▸ Action item: List each line of the data that holds the string "default".

+--

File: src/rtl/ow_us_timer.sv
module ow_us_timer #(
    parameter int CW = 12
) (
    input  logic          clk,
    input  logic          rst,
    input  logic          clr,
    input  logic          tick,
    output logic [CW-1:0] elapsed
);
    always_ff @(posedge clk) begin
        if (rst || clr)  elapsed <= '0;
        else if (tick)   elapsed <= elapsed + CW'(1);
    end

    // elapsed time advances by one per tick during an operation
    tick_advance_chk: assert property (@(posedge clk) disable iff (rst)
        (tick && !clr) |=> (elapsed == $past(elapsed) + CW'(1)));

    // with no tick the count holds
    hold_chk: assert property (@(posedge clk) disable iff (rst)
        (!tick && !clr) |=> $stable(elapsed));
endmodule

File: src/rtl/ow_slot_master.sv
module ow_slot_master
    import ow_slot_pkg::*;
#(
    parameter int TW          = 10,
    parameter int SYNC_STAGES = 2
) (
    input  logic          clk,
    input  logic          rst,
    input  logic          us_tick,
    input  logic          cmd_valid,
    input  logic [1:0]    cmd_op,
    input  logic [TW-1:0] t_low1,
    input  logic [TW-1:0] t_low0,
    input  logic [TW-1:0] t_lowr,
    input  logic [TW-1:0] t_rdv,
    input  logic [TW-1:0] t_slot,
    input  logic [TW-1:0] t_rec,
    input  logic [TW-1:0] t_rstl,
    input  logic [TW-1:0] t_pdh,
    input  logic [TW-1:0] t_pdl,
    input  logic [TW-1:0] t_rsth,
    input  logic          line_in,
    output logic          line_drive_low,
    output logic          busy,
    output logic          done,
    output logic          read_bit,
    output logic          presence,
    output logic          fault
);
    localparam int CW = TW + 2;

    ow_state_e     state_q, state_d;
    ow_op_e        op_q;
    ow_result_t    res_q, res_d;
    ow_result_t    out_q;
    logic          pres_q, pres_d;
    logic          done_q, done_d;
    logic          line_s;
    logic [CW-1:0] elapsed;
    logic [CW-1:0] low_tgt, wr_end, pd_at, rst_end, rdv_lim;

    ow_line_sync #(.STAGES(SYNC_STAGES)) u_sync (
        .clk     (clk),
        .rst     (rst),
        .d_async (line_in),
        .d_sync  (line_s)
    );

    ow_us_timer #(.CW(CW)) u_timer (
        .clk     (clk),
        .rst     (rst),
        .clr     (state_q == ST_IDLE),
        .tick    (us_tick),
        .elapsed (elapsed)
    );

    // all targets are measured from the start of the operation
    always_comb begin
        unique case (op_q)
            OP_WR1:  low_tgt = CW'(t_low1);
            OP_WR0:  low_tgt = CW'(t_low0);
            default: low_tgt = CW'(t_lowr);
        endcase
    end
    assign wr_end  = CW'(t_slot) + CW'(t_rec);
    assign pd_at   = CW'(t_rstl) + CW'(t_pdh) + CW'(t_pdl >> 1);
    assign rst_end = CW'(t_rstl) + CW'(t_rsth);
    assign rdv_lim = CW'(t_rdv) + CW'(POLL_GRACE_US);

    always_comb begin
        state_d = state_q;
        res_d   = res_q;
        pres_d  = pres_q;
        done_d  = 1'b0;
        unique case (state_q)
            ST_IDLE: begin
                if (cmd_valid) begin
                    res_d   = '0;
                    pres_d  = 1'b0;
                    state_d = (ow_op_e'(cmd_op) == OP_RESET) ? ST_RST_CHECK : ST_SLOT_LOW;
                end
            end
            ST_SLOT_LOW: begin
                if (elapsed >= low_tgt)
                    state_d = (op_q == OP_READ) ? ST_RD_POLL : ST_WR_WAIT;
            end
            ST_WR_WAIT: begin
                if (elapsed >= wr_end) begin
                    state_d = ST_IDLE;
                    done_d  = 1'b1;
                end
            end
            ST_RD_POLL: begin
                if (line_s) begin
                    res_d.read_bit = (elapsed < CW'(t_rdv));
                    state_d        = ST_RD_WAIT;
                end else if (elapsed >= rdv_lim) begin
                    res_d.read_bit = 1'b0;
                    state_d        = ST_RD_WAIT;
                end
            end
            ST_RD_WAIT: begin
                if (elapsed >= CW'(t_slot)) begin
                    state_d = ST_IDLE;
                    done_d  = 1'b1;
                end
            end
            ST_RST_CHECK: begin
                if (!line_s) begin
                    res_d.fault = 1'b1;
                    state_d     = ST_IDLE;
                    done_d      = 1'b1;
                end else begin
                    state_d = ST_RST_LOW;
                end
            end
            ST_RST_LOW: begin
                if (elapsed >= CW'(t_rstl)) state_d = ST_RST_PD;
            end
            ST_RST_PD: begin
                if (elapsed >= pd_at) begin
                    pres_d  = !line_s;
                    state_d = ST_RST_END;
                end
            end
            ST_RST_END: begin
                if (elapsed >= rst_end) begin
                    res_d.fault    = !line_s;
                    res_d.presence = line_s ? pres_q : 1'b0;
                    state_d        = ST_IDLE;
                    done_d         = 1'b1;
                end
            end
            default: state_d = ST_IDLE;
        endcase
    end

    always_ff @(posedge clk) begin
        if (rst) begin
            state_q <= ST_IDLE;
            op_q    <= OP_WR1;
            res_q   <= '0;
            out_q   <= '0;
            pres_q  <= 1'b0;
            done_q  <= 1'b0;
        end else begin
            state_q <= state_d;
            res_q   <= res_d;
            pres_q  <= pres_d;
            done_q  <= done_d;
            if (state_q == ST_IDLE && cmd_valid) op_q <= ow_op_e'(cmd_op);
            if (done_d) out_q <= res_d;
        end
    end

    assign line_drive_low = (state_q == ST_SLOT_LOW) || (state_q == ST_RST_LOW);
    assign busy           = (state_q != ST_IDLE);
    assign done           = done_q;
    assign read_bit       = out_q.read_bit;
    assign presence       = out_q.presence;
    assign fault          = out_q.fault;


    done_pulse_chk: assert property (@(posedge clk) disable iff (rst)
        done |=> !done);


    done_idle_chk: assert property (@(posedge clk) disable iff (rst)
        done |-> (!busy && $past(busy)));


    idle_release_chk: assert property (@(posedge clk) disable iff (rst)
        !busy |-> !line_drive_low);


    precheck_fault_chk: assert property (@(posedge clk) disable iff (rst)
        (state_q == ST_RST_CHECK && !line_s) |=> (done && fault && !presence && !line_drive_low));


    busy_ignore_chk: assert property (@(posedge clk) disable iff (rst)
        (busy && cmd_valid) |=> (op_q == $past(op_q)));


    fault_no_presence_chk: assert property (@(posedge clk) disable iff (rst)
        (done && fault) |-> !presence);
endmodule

+--

▸ Result of this task:
            default: low_tgt = CW'(t_lowr);
            default: state_d = ST_IDLE;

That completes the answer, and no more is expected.